`src/sv/lsc_pkg.sv`:
```
`default_nettype none
// ----------------------------------------------------------------------------
// lsc_pkg
// Shared types and constants of the line segment clipper: coordinate and
// arithmetic widths, register indexes, beat structs and sequencer states.
// ----------------------------------------------------------------------------
package lsc_pkg;

  localparam int COORD_BITS   = 24;
  localparam int SLOPE_FRAC   = 16;
  localparam int DIV_BITS     = COORD_BITS + SLOPE_FRAC + 1;
  localparam int PROD_BITS    = DIV_BITS + COORD_BITS + 1;
  localparam int CNT_BITS     = $clog2(DIV_BITS + 1);
  localparam int MAX_PASSES   = 4;
  localparam int PASS_BITS    = $clog2(MAX_PASSES + 1);
  localparam int CFG_IDX_BITS = 2;

  localparam logic signed [COORD_BITS-1:0] WIN_MIN_RST = '0;
  localparam logic signed [COORD_BITS-1:0] WIN_MAX_RST = COORD_BITS'(8388607);

  // outcode bit positions
  localparam int OC_LEFT   = 0;
  localparam int OC_RIGHT  = 1;
  localparam int OC_BOTTOM = 2;
  localparam int OC_TOP    = 3;

  typedef enum logic [CFG_IDX_BITS-1:0] {
    REG_X_MIN = 2'd0,
    REG_X_MAX = 2'd1,
    REG_Y_MIN = 2'd2,
    REG_Y_MAX = 2'd3
  } cfg_reg_e;

  typedef struct packed {
    logic signed [COORD_BITS-1:0] x_min;
    logic signed [COORD_BITS-1:0] x_max;
    logic signed [COORD_BITS-1:0] y_min;
    logic signed [COORD_BITS-1:0] y_max;
  } window_t;

  typedef struct packed {
    logic signed [COORD_BITS-1:0] first_x;
    logic signed [COORD_BITS-1:0] first_y;
    logic signed [COORD_BITS-1:0] second_x;
    logic signed [COORD_BITS-1:0] second_y;
  } in_beat_t;

  typedef struct packed {
    logic                         visible;
    logic signed [COORD_BITS-1:0] clipped_first_x;
    logic signed [COORD_BITS-1:0] clipped_first_y;
    logic signed [COORD_BITS-1:0] clipped_second_x;
    logic signed [COORD_BITS-1:0] clipped_second_y;
  } out_beat_t;

  typedef enum logic {
    OP_DIV = 1'b0,
    OP_MUL = 1'b1
  } arith_op_e;

  typedef struct packed {
    logic      start;
    arith_op_e op;
  } arith_cmd_t;

  typedef struct packed {
    logic busy;
    logic done;
  } arith_stat_t;

  typedef enum logic [2:0] {
    S_IDLE = 3'd0,
    S_TEST = 3'd1,
    S_DIV  = 3'd2,
    S_MUL  = 3'd3,
    S_UPD  = 3'd4,
    S_DONE = 3'd5
  } state_e;

endpackage
`default_nettype wire

```
`src/sv/lsc_outcode.sv`:
```
`default_nettype none
// ----------------------------------------------------------------------------
// lsc_outcode
// Four-bit region code of one point against the clip window.
// ----------------------------------------------------------------------------
module lsc_outcode (
  input  wire logic signed [lsc_pkg::COORD_BITS-1:0] x_i,
  input  wire logic signed [lsc_pkg::COORD_BITS-1:0] y_i,
  input  wire lsc_pkg::window_t                      win_i,
  output logic             [3:0]                     code_o
);
  import lsc_pkg::*;

  always_comb begin
    code_o            = '0;
    code_o[OC_LEFT]   = x_i < win_i.x_min;
    code_o[OC_RIGHT]  = x_i > win_i.x_max;
    code_o[OC_BOTTOM] = y_i < win_i.y_min;
    code_o[OC_TOP]    = y_i > win_i.y_max;
  end

endmodule
`default_nettype wire

```
`src/sv/lsc_arith.sv`:
```
`default_nettype none
// ----------------------------------------------------------------------------
// lsc_arith
// Shared bit-serial unit: restoring unsigned divide (one quotient bit per
// cycle) or shift-add unsigned multiply (one multiplier bit per cycle).
// ----------------------------------------------------------------------------
module lsc_arith (
  input  wire logic                            clk_i,
  input  wire logic                            rst_ni,
  input  wire lsc_pkg::arith_cmd_t             cmd_i,
  input  wire logic [lsc_pkg::DIV_BITS-1:0]    opa_i,   // dividend / multiplicand
  input  wire logic [lsc_pkg::COORD_BITS:0]    opb_i,   // divisor / multiplier
  output lsc_pkg::arith_stat_t                 stat_o,
  output logic      [lsc_pkg::PROD_BITS-1:0]   result_o
);
  import lsc_pkg::*;

  logic                    busy_q, busy_d;
  logic                    done_q, done_d;
  arith_op_e               op_q, op_d;
  logic [CNT_BITS-1:0]     cnt_q, cnt_d;
  logic [PROD_BITS-1:0]    work_q, work_d;
  logic [COORD_BITS:0]     rem_q, rem_d;
  logic [DIV_BITS-1:0]     opa_q, opa_d;
  logic [COORD_BITS:0]     opb_q, opb_d;

  logic [COORD_BITS+1:0]   shifted;
  logic [COORD_BITS+1:0]   trial;

  assign shifted = {rem_q, work_q[DIV_BITS-1]};
  assign trial   = shifted - {1'b0, opb_q};

  always_comb begin
    busy_d = busy_q;
    done_d = 1'b0;
    op_d   = op_q;
    cnt_d  = cnt_q;
    work_d = work_q;
    rem_d  = rem_q;
    opa_d  = opa_q;
    opb_d  = opb_q;
    if (cmd_i.start) begin
      busy_d = 1'b1;
      op_d   = cmd_i.op;
      opa_d  = opa_i;
      opb_d  = opb_i;
      rem_d  = '0;
      if (cmd_i.op == OP_DIV) begin
        work_d = PROD_BITS'(opa_i);
        cnt_d  = CNT_BITS'(DIV_BITS);
      end else begin
        work_d = '0;
        cnt_d  = CNT_BITS'(COORD_BITS + 1);
      end
    end else if (busy_q) begin
      if (op_q == OP_DIV) begin
        if (!trial[COORD_BITS+1]) begin
          rem_d  = trial[COORD_BITS:0];
          work_d = {work_q[PROD_BITS-2:0], 1'b1};
        end else begin
          rem_d  = shifted[COORD_BITS:0];
          work_d = {work_q[PROD_BITS-2:0], 1'b0};
        end
      end else begin
        work_d = {work_q[PROD_BITS-2:0], 1'b0}
               + (opb_q[COORD_BITS] ? PROD_BITS'(opa_q) : PROD_BITS'(0));
        opb_d  = {opb_q[COORD_BITS-1:0], 1'b0};
      end
      cnt_d = cnt_q - CNT_BITS'(1);
      if (cnt_q == CNT_BITS'(1)) begin
        busy_d = 1'b0;
        done_d = 1'b1;
      end
    end
  end

  always_ff @(posedge clk_i or negedge rst_ni) begin
    if (!rst_ni) begin
      busy_q <= 1'b0;
      done_q <= 1'b0;
      op_q   <= OP_DIV;
      cnt_q  <= '0;
    end else begin
      busy_q <= busy_d;
      done_q <= done_d;
      op_q   <= op_d;
      cnt_q  <= cnt_d;
    end
  end

  always_ff @(posedge clk_i) begin
    work_q <= work_d;
    rem_q  <= rem_d;
    opa_q  <= opa_d;
    opb_q  <= opb_d;
  end

  assign stat_o.busy = busy_q;
  assign stat_o.done = done_q;
  assign result_o    = work_q;

endmodule
`default_nettype wire

```
`src/sv/line_segment_clipper_unit.sv`:
```
`default_nettype none
// ----------------------------------------------------------------------------
// line_segment_clipper_unit
// Cohen-Sutherland clipping of one segment against a configured window.
// ----------------------------------------------------------------------------
// One segment is in flight at a time; in_stall_o is high from acceptance
// until its result beat is taken. A clip pass runs the shared bit-serial
// unit twice, a slope divide and then a multiply, plus setup and update.
// Up to four passes are made; a trivial accept or reject needs none. The
// window registers may be written only while no segment is in flight.
// ----------------------------------------------------------------------------
module line_segment_clipper_unit (
  input  wire logic                                clk_i,
  input  wire logic                                rst_ni,
  input  wire logic                                in_valid_i,
  output logic                                     in_stall_o,
  input  wire lsc_pkg::in_beat_t                   in_beat_i,
  output logic                                     out_valid_o,
  input  wire logic                                out_stall_i,
  output lsc_pkg::out_beat_t                       out_beat_o,
  input  wire logic                                cfg_we_i,
  input  wire logic [lsc_pkg::CFG_IDX_BITS-1:0]    cfg_idx_i,
  input  wire logic [lsc_pkg::COORD_BITS-1:0]      cfg_data_i
);
  import lsc_pkg::*;

  localparam int N = COORD_BITS;

  state_e state_q, state_d;

  window_t win_q;

  logic signed [N-1:0] ax_q, ax_d, ay_q, ay_d, bx_q, bx_d, by_q, by_d;
  logic [PASS_BITS-1:0] pass_q, pass_d;
  logic                 xedge_q, xedge_d;
  logic signed [N-1:0]  edge_q, edge_d;
  logic signed [N-1:0]  bo_q, bo_d;
  logic [N:0]           dmag_q, dmag_d;
  logic                 dneg_q, dneg_d;
  logic                 sgn_q, sgn_d;
  logic                 dzero_q, dzero_d;
  logic                 neg_q, neg_d;
  out_beat_t            out_q, out_d;

  logic [3:0] code_a, code_b, code;
  logic       swap, clip;

  logic signed [N-1:0] pax, pay, pbx, pby, edge_sel;
  logic signed [N:0]   num, den, diff;
  logic [N:0]          num_mag, den_mag, diff_mag;

  arith_cmd_t           cmd;
  arith_stat_t          stat;
  logic [DIV_BITS-1:0]  opa;
  logic [N:0]           opb;
  logic [PROD_BITS-1:0] result;
  logic [DIV_BITS-1:0]  slope;

  logic [N+1:0] mag, bo_ext, moved;

  lsc_outcode u_code_a (.x_i(ax_q), .y_i(ay_q), .win_i(win_q), .code_o(code_a));
  lsc_outcode u_code_b (.x_i(bx_q), .y_i(by_q), .win_i(win_q), .code_o(code_b));

  lsc_arith u_arith (
    .clk_i    (clk_i),
    .rst_ni   (rst_ni),
    .cmd_i    (cmd),
    .opa_i    (opa),
    .opb_i    (opb),
    .stat_o   (stat),
    .result_o (result)
  );

  // window registers
  always_ff @(posedge clk_i or negedge rst_ni) begin
    if (!rst_ni) begin
      win_q.x_min <= WIN_MIN_RST;
      win_q.x_max <= WIN_MAX_RST;
      win_q.y_min <= WIN_MIN_RST;
      win_q.y_max <= WIN_MAX_RST;
    end else if (cfg_we_i) begin
      case (cfg_reg_e'(cfg_idx_i))
        REG_X_MIN: win_q.x_min <= cfg_data_i;
        REG_X_MAX: win_q.x_max <= cfg_data_i;
        REG_Y_MIN: win_q.y_min <= cfg_data_i;
        REG_Y_MAX: win_q.y_max <= cfg_data_i;
        default:   ;
      endcase
    end
  end

  // clip setup: outside end as A, edge choice, slope operands
  always_comb begin
    swap     = (code_a == 4'b0000);
    code     = swap ? code_b : code_a;
    pax      = swap ? bx_q : ax_q;
    pay      = swap ? by_q : ay_q;
    pbx      = swap ? ax_q : bx_q;
    pby      = swap ? ay_q : by_q;
    clip     = (code_a != 4'b0000 || code_b != 4'b0000) && ((code_a & code_b) == 4'b0000)
             && (pass_q < PASS_BITS'(MAX_PASSES));
    if (code[OC_LEFT]) begin
      edge_sel = win_q.x_min;
    end else if (code[OC_RIGHT]) begin
      edge_sel = win_q.x_max;
    end else if (code[OC_BOTTOM]) begin
      edge_sel = win_q.y_min;
    end else begin
      edge_sel = win_q.y_max;
    end
    if (code[OC_LEFT] || code[OC_RIGHT]) begin
      num  = {pby[N-1], pby} - {pay[N-1], pay};
      den  = {pbx[N-1], pbx} - {pax[N-1], pax};
      diff = {pbx[N-1], pbx} - {edge_sel[N-1], edge_sel};
    end else begin
      num  = {pbx[N-1], pbx} - {pax[N-1], pax};
      den  = {pby[N-1], pby} - {pay[N-1], pay};
      diff = {pby[N-1], pby} - {edge_sel[N-1], edge_sel};
    end
    num_mag  = num[N]  ? -num  : num;
    den_mag  = den[N]  ? -den  : den;
    diff_mag = diff[N] ? -diff : diff;
  end

  assign slope  = dzero_q ? '0 : result[DIV_BITS-1:0];
  assign mag    = result[SLOPE_FRAC +: N+2];
  assign bo_ext = {{2{bo_q[N-1]}}, bo_q};
  assign moved  = neg_q ? bo_ext + mag : bo_ext - mag;

  // next state
  always_comb begin
    state_d = state_q;
    case (state_q)
      S_IDLE: if (in_valid_i) state_d = S_TEST;
      S_TEST: state_d = clip ? S_DIV : S_DONE;
      S_DIV:  if (stat.done) state_d = S_MUL;
      S_MUL:  if (stat.done) state_d = S_UPD;
      S_UPD:  state_d = S_TEST;
      S_DONE: if (!out_stall_i) state_d = S_IDLE;
      default: state_d = S_IDLE;
    endcase
  end

  // control outputs
  always_comb begin
    in_stall_o  = (state_q != S_IDLE);
    out_valid_o = (state_q == S_DONE);
    cmd.start   = 1'b0;
    cmd.op      = OP_DIV;
    opa         = {num_mag, {SLOPE_FRAC{1'b0}}};
    opb         = den_mag;
    case (state_q)
      S_TEST: cmd.start = clip;
      S_DIV: begin
        cmd.start = stat.done;
        cmd.op    = OP_MUL;
        opa       = slope;
        opb       = dmag_q;
      end
      default: ;
    endcase
  end

  // datapath
  always_comb begin
    ax_d    = ax_q;
    ay_d    = ay_q;
    bx_d    = bx_q;
    by_d    = by_q;
    pass_d  = pass_q;
    xedge_d = xedge_q;
    edge_d  = edge_q;
    bo_d    = bo_q;
    dmag_d  = dmag_q;
    dneg_d  = dneg_q;
    sgn_d   = sgn_q;
    dzero_d = dzero_q;
    neg_d   = neg_q;
    out_d   = out_q;
    case (state_q)
      S_IDLE: begin
        ax_d   = in_beat_i.first_x;
        ay_d   = in_beat_i.first_y;
        bx_d   = in_beat_i.second_x;
        by_d   = in_beat_i.second_y;
        pass_d = '0;
      end
      S_TEST: begin
        if (clip) begin
          ax_d    = pax;
          ay_d    = pay;
          bx_d    = pbx;
          by_d    = pby;
          xedge_d = code[OC_LEFT] || code[OC_RIGHT];
          edge_d  = edge_sel;
          bo_d    = (code[OC_LEFT] || code[OC_RIGHT]) ? pby : pbx;
          dmag_d  = diff_mag;
          dneg_d  = diff[N];
          sgn_d   = num[N] ^ den[N];
          dzero_d = (den == '0);
        end else if (code_a == 4'b0000 && code_b == 4'b0000) begin
          out_d.visible          = 1'b1;
          out_d.clipped_first_x  = ax_q;
          out_d.clipped_first_y  = ay_q;
          out_d.clipped_second_x = bx_q;
          out_d.clipped_second_y = by_q;
        end else begin
          out_d = '0;
        end
      end
      S_DIV: if (stat.done) neg_d = sgn_q ^ dneg_q;
      S_UPD: begin
        if (xedge_q) begin
          ax_d = edge_q;
          ay_d = moved[N-1:0];
        end else begin
          ax_d = moved[N-1:0];
          ay_d = edge_q;
        end
        pass_d = pass_q + PASS_BITS'(1);
      end
      default: ;
    endcase
  end

  always_ff @(posedge clk_i or negedge rst_ni) begin
    if (!rst_ni) begin
      state_q <= S_IDLE;
      pass_q  <= '0;
    end else begin
      state_q <= state_d;
      pass_q  <= pass_d;
    end
  end

  always_ff @(posedge clk_i) begin
    ax_q    <= ax_d;
    ay_q    <= ay_d;
    bx_q    <= bx_d;
    by_q    <= by_d;
    xedge_q <= xedge_d;
    edge_q  <= edge_d;
    bo_q    <= bo_d;
    dmag_q  <= dmag_d;
    dneg_q  <= dneg_d;
    sgn_q   <= sgn_d;
    dzero_q <= dzero_d;
    neg_q   <= neg_d;
    out_q   <= out_d;
  end

  assign out_beat_o = out_q;

endmodule
`default_nettype wire
```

=====

_Your task_
Check each line above for the string "flight", then copy the ones that have it.

_Reply to the task_
// One segment is in flight at a time; in_stall_o is high from acceptance
// window registers may be written only while no segment is in flight.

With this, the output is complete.